Successful implementation was halted not only by reluctant workers, but factory managers too frequently sided with workers in circumventing rules, for example in giving out wage bonuses they weren't mandated to. Ongoing war reparations payments also meant most production increase was siphoned off to the Soviet Union anyway, thus unlike what the SED promised, for the population there was little relationship between increases in production output and increases in living standards. The demand to work harder under such conditions was understandably not well met.

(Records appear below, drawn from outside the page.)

`config.mk`:
```
export PLATFORM = sky130hd
export DESIGN_NAME = cross_bar_arbiter
export DESIGN_NICKNAME = d
export VERILOG_FILES = /design/src/rtl/interface_connection.sv /design/src/rtl/cross_bar_arbiter.sv
export SDC_FILE = /design/constraint.sdc
export NUM_CORES = 1
export LEC_CHECK = 0
export ABC_AREA = 0
export CAP_MARGIN = 20
export CORE_ASPECT_RATIO = 1.4
export CORE_UTILIZATION = 43
export CTS_CLUSTER_SIZE = 40
export DETAILED_ROUTE_END_ITERATION = 10
export HOLD_SLACK_MARGIN = 0.05
export PLACE_DENSITY = 0.81
export SKIP_LAST_GASP = 1
export SYNTH_ARGS = -nofsm -noshare
export SYNTH_HDL_FRONTEND = slang
export SYNTH_SLANG_ARGS = --single-unit
export TNS_END_PERCENT = 30
```
`constraint.sdc`:
```
create_clock -name clk -period 2.35 [get_ports clk]
set_input_delay 0.3525 -clock clk [delete_from_list [all_inputs] [get_ports clk]]
set_output_delay 0.3525 -clock clk [all_outputs]
set_load 0.01 [all_outputs]
```
[config.mk]
export PLATFORM = sky130hd
export DESIGN_NAME = regfile_write_arbiter_flat
export DESIGN_NICKNAME = d
export VERILOG_FILES = /design/src/rtl/regfile_write_arbiter_if.sv /design/src/rtl/regfile_write_arbiter.sv /design/src/flat_wrapper.sv
export SDC_FILE = /design/constraint.sdc
export NUM_CORES = 1
export LEC_CHECK = 0
export ABC_AREA = 1
export CAP_MARGIN = 20
export CORE_MARGIN = 4
export CORE_UTILIZATION = 30
export DETAILED_ROUTE_END_ITERATION = 12
export SYNTH_ARGS = -nofsm -noshare
export SYNTH_HDL_FRONTEND = slang
export SYNTH_SLANG_ARGS = --single-unit
[constraint.sdc]
create_clock -name clk -period 3.45 [get_ports clk]
set_clock_uncertainty 0.1 [all_clocks]
set_input_delay 1.035 -clock clk [delete_from_list [all_inputs] [get_ports clk]]
set_output_delay 1.035 -clock clk [all_outputs]
set_load 0.005 [all_outputs]
--- src/rtl/voice_allocator_pkg.sv ---
// voice_allocator_pkg: shared voice count, age width and allocator FSM states
package voice_allocator_pkg;
    localparam int NVOICE = 4;
    localparam int AGE_W  = 2;
    localparam int VIDX_W = 2;
    typedef enum logic [1:0] {ST_IDLE, ST_MATCH, ST_APPLY} state_t;
endpackage

--- src/rtl/voice_allocator_age_tracker.sv ---
// voice_age_tracker: keeps voice ages as a permutation of 0..3; a touched voice becomes youngest
module voice_age_tracker
    import voice_allocator_pkg::*;
(
    input  logic              CLK,
    input  logic              RST,
    input  logic [NVOICE-1:0] TOUCH,
    output logic [NVOICE-1:0] OLDEST
);
    logic [AGE_W-1:0] age [NVOICE];
    logic [AGE_W-1:0] touched_age;
    // age of the voice being touched (TOUCH is one-hot or zero)
    always_comb begin
        touched_age = '0;
        for (int i = 0; i < NVOICE; i++) touched_age = TOUCH[i] ? age[i] : touched_age;
    end
    // touched voice drops to 0, every younger voice ages by one
    always_ff @(posedge CLK) begin
        if (RST) for (int i = 0; i < NVOICE; i++) age[i] <= AGE_W'(i);
        else if (|TOUCH)
            for (int i = 0; i < NVOICE; i++)
                age[i] <= TOUCH[i] ? '0 : age[i] < touched_age ? age[i] + AGE_W'(1) : age[i];
    end
    // oldest voice carries the maximum age
    always_comb begin
        for (int i = 0; i < NVOICE; i++) OLDEST[i] = age[i] == AGE_W'(NVOICE - 1);
    end
endmodule

--- src/rtl/voice_allocator.sv ---
// voice_allocator: maps note-on/off events onto 4 nco_bank voices; define VOICE_STEAL_EN to steal the oldest voice when all are busy
module voice_allocator
    import voice_allocator_pkg::*;
#(
    parameter int W_NOTE = 7,
    parameter int W_VEL  = 7
) (
    input  logic              CLK,
    input  logic              RST,
    input  logic              CE,
    input  logic              EV_VALID,
    output logic              EV_READY,
    input  logic              EV_NOTE_ON,
    input  logic [W_NOTE-1:0] EV_NOTE,
    input  logic [W_VEL-1:0]  EV_VEL,
    output logic [W_NOTE-1:0] NOTE_NUM_0,
    output logic [W_NOTE-1:0] NOTE_NUM_1,
    output logic [W_NOTE-1:0] NOTE_NUM_2,
    output logic [W_NOTE-1:0] NOTE_NUM_3,
    output logic [W_VEL-1:0]  NOTE_VEL_0,
    output logic [W_VEL-1:0]  NOTE_VEL_1,
    output logic [W_VEL-1:0]  NOTE_VEL_2,
    output logic [W_VEL-1:0]  NOTE_VEL_3,
    output logic [NVOICE-1:0] VOICE_ACTIVE,
    output logic              EV_DROPPED
);
`ifdef VOICE_STEAL_EN
    localparam bit STEAL_EN = 1'b1;
`else
    localparam bit STEAL_EN = 1'b0;
`endif
    state_t state;
    logic ev_on;
    logic [W_NOTE-1:0] ev_note;
    logic [W_VEL-1:0] ev_vel;
    logic [W_NOTE-1:0] num [NVOICE];
    logic [W_VEL-1:0] vel [NVOICE];
    logic [NVOICE-1:0] active, oldest, touch;
    logic hit, free_vld, hit_c, free_vld_c;
    logic [VIDX_W-1:0] hit_idx, free_idx, old_idx, hit_idx_c, free_idx_c, old_idx_c, tgt;
    logic apply, do_on, do_off, dropped;

    voice_age_tracker u_age (
        .CLK    (CLK),
        .RST    (RST),
        .TOUCH  (touch),
        .OLDEST (oldest)
    );

    // parallel compare against active voices; downward scan makes the lowest index win
    always_comb begin
        hit_c = 1'b0;
        hit_idx_c = '0;
        free_vld_c = 1'b0;
        free_idx_c = '0;
        old_idx_c = '0;
        for (int i = NVOICE - 1; i >= 0; i--) begin
            if (active[i] && num[i] == ev_note) begin
                hit_c = 1'b1;
                hit_idx_c = VIDX_W'(i);
            end
            if (!active[i]) begin
                free_vld_c = 1'b1;
                free_idx_c = VIDX_W'(i);
            end
            if (oldest[i]) old_idx_c = VIDX_W'(i);
        end
    end

    // decide which voice the latched event updates during APPLY
    always_comb begin
        apply = CE && state == ST_APPLY;
        tgt = hit ? hit_idx : free_vld ? free_idx : old_idx;
        do_on = apply && ev_on && (hit || free_vld || STEAL_EN);
        do_off = apply && !ev_on && hit;
        touch = do_on ? NVOICE'(1) << tgt : '0;
    end

    // IDLE -> MATCH -> APPLY sequencer with event latch and registered match results
    always_ff @(posedge CLK) begin
        if (RST) begin
            state <= ST_IDLE;
            ev_on <= 1'b0;
            ev_note <= '0;
            ev_vel <= '0;
            hit <= 1'b0;
            hit_idx <= '0;
            free_vld <= 1'b0;
            free_idx <= '0;
            old_idx <= '0;
        end else if (CE) begin
            state <= state == ST_IDLE ? (EV_VALID ? ST_MATCH : ST_IDLE) :
                     state == ST_MATCH ? ST_APPLY : ST_IDLE;
            if (state == ST_IDLE && EV_VALID) begin
                ev_on <= EV_NOTE_ON && |EV_VEL;
                ev_note <= EV_NOTE;
                ev_vel <= EV_VEL;
            end
            if (state == ST_MATCH) begin
                hit <= hit_c;
                hit_idx <= hit_idx_c;
                free_vld <= free_vld_c;
                free_idx <= free_idx_c;
                old_idx <= old_idx_c;
            end
        end
    end

    // one-cycle pulse when an all-busy note-on is thrown away
    always_ff @(posedge CLK) begin
        if (RST) dropped <= 1'b0;
        else dropped <= apply && ev_on && !hit && !free_vld && !STEAL_EN;
    end

    // per-voice note/velocity/active registers; note number survives note-off
    always_ff @(posedge CLK) begin
        if (RST) begin
            for (int i = 0; i < NVOICE; i++) begin
                num[i] <= '0;
                vel[i] <= '0;
            end
            active <= '0;
        end else if (do_on) begin
            num[tgt] <= ev_note;
            vel[tgt] <= ev_vel;
            active[tgt] <= 1'b1;
        end else if (do_off) begin
            vel[tgt] <= '0;
            active[tgt] <= 1'b0;
        end
    end

    assign EV_READY = CE && state == ST_IDLE;
    assign EV_DROPPED = dropped;
    assign VOICE_ACTIVE = active;
    assign NOTE_NUM_0 = num[0];
    assign NOTE_NUM_1 = num[1];
    assign NOTE_NUM_2 = num[2];
    assign NOTE_NUM_3 = num[3];
    assign NOTE_VEL_0 = vel[0];
    assign NOTE_VEL_1 = vel[1];
    assign NOTE_VEL_2 = vel[2];
    assign NOTE_VEL_3 = vel[3];
endmodule

--- config.mk ---
export PLATFORM = sky130hd
export DESIGN_NAME = voice_allocator
export DESIGN_NICKNAME = d
export VERILOG_FILES = /design/src/rtl/voice_allocator_pkg.sv /design/src/rtl/voice_allocator_age_tracker.sv /design/src/rtl/voice_allocator.sv
export SDC_FILE = /design/constraint.sdc
export NUM_CORES = 1
export LEC_CHECK = 0
export ABC_AREA = 1
export BUFFER_PORTS_ARGS = -buffer_cell sky130_fd_sc_hd__buf_2
export CORE_MARGIN = 2
export CORE_UTILIZATION = 55
export CTS_CLUSTER_SIZE = 28
export DETAILED_ROUTE_END_ITERATION = 12
export GPL_TIMING_DRIVEN = 0
export PLACE_DENSITY = 0.78
export SYNTH_ARGS = -nofsm -noshare
export SYNTH_HDL_FRONTEND = slang
export SYNTH_SLANG_ARGS = --single-unit
--- constraint.sdc ---
create_clock -name CLK -period 2.95 [get_ports CLK]
set_input_delay 0.1475 -clock CLK [delete_from_list [all_inputs] [get_ports CLK]]
set_output_delay 0.1475 -clock CLK [all_outputs]
set_load 0.005 [all_outputs]
Word level (Yosys, flattened, before mapping)

Memory sizes are Yosys's and may differ from the RTL's.
Cells that the tools add are included.

Register bits: 30
Memory bits (writable): 64
Input bits: 19
Output and inout port bits: 62
Logic and storage cells: 135
Memories kept: 3

Memories:

| memory    | words | bits a word | read ports | clocked after Yosys merged registers in | write ports | line                              | text |
|---|---|---|---|---|---|---|---|
| num       | 4     | 7           | 4          | 0                                       | 4           | voice_allocator.sv:36             | `logic [W_NOTE-1:0] num [NVOICE];` |
| vel       | 4     | 7           | 4          | 0                                       | 4           | voice_allocator.sv:37             | `logic [W_VEL-1:0] vel [NVOICE];` |
| u_age.age | 4     | 2           | 4          | 0                                       | 4           | voice_allocator_age_tracker.sv:10 | `logic [AGE_W-1:0] age [NVOICE];` |

$add $sub $neg: 4
Order comparisons: 6
Eq/ne operators: 10
Shift-type cells: 1
Mux-type cells: 65
Bitwise logic cells: 8
Reduce and logical (&&, ||, !) cells: 27

Operator list:

| kind                                                                                | number |
|---|---|
| 2-bit two-way mux                                                                   | 34 |
| 7-bit == test                                                                       | 4 |
| 1-bit two-way mux                                                                   | 24 |
| 7-bit two-way mux                                                                   | 3 |
| 7-bit OR reduction                                                                  | 3 |
| 1-bit logical AND                                                                   | 15 |
| 4-bit two-way mux                                                                   | 3 |
| 2-bit == test, second input constant                                                | 5 |
| 2-bit by 1-bit adder with 2-bit output, second input constant                       | 4 |
| 2-bit less-than comparator                                                          | 4 |
| 1-bit OR                                                                            | 5 |
| 4-bit AND                                                                           | 1 |
| 4-bit inverter                                                                      | 1 |
| 4-bit OR                                                                            | 1 |
| 2-bit AND reduction                                                                 | 2 |
| 4-bit OR reduction                                                                  | 1 |
| 1-bit by 2-bit left shift with 4-bit output, first input constant                   | 1 |
| 1-bit zero test                                                                     | 3 |
| 2-bit by 3-bit less-than comparator with 1-bit output, second input constant        | 1 |
| 1-bit demux with 2-bit select                                                       | 1 |
| 2-bit by 1-bit == test with 1-bit output, second input constant                     | 1 |
| 2-bit by 1-bit greater-or-equal comparator with 1-bit output, second input constant | 1 |
| 2-bit zero test                                                                     | 1 |
| 2-bit nonzero test                                                                  | 1 |
| 1-bit logical OR                                                                    | 1 |

Depth between registers and ports, before layout

Gate-level depths: netlist of the first run.

Depth in word-level cells: 13
Mapped depth: 13
Gate-level depth less buffers: 13

By module

From an unflattened synthesis of the first run, not the netlist that was laid out.

Cells, all modules: 540
Area total of the unflattened synthesis: 4565.6 um^2

Modules (own cells, without submodules):

| module            | instances | cells each | area each (um^2) |
|---|---|---|---|
| voice_allocator   | 1         | 457        | 3933.8 |
| voice_age_tracker | 1         | 83         | 631.9 |

Worst setup path after synthesis of the first run

No wires, ideal clock.

Path type: reg2reg
From: reg hit
To: mem u_age.age[0][0] (enable)
Setup time: 297 ps
Arrival time: 1867 ps
Data required time: 2653 ps
Slack: 787 ps
Cell stages (with the launch flop): 12
Period minus slack after synthesis: 2163 ps
Path through: dfxtp_1 -> inv_1 -> or2_2 -> nand2_1 -> inv_1 -> nand2_1 -> nor2_1 -> a21oi_1 -> ha_1 -> nand2_1 -> nand2_1 -> nand2_1

RTL lines:

| item                   | line                              | text |
|---|---|---|
| from (decl)            | voice_allocator.sv:39             | `logic hit, free_vld, hit_c, free_vld_c;` |
| from (signal assigned) | voice_allocator.sv:100            | `hit <= hit_c;` |
| to (decl)              | voice_allocator_age_tracker.sv:10 |  |
File: src/rtl/pc_gen_pkg.sv
// Shared constants and state encoding for the IF-stage program-counter generator.
package pc_gen_pkg;

  localparam int              INST_ADDR_W      = 32;
  localparam logic [31:0]     RESET_VECTOR_DEF = 32'h0000_0000;

  localparam logic CHIP_ENABLE  = 1'b1;
  localparam logic CHIP_DISABLE = 1'b0;
  localparam logic BRANCH       = 1'b1;
  localparam logic NOT_BRANCH   = 1'b0;
  localparam logic STOP         = 1'b1;
  localparam logic NO_STOP      = 1'b0;

  typedef enum logic {
    DIS = 1'b0,
    RUN = 1'b1
  } pc_state_t;

endpackage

The party attempted to respond to this with the astroturfed Hennecke movement, modeled on the Soviet Stakhanov movement. The idea was to encourage competition among workers by giving out rewards, material and symbolic, for exceptional performances, putting forth the highest achievers as examples to be followed, the archetype in this case being a miner named Adolf Hennecke. This campaign too found little tangible success, in part because workers recognized that official reports were likely skewed, that the impressive production feats claimed wouldn't be possible, due to lack of available materials as well as natural limitations:
As one retired worker put it:
I’ve worked in factories and know what one can manage to do. But the idea that a worker nowadays triples his performance or even increases it sixfold seems impossible to me as long as everything happens in a normal way. In my opinion the Henneckes prepare everything hours in advance, pick out the best tools for
themselves and get provided with the necessary materials. In short, it's actually just a big song and dance (ein Theater) that is being performed. I know what it’s all about. We’re supposed to produce more, the workers are supposed to work more, but one cannot do this like the Hennecke movement is doing it. That way you won’t find any sympathy among the really honest workers.
The campaign had the further effect of introducing enmity between workers, as the original namesake of the movement discovered:
Despite their occasional successes, the Henneckists gained little influence over their fellow workers. In fact, their efforts won them more anger and hostility than admiration, as Hennecke himself had feared and quickly found out: ‘When I came to the shaft the next day the mates did not look at me anymore. That’s anything but a nice feeling when you look them in the eyes and say “Glückauf” and they nod, yes, but you don’t hear anything anymore. I used to be just Adolf, a miner like any other. But now there was a wall between us’.
... activists were often derided as ‘norm breakers’, ‘slave drivers’, ‘wage cutters’ and ‘traitors to workers’.
From
Constructing Socialism at the Grass Roots: The Transformation of East Germany (Corey Ross, 2000).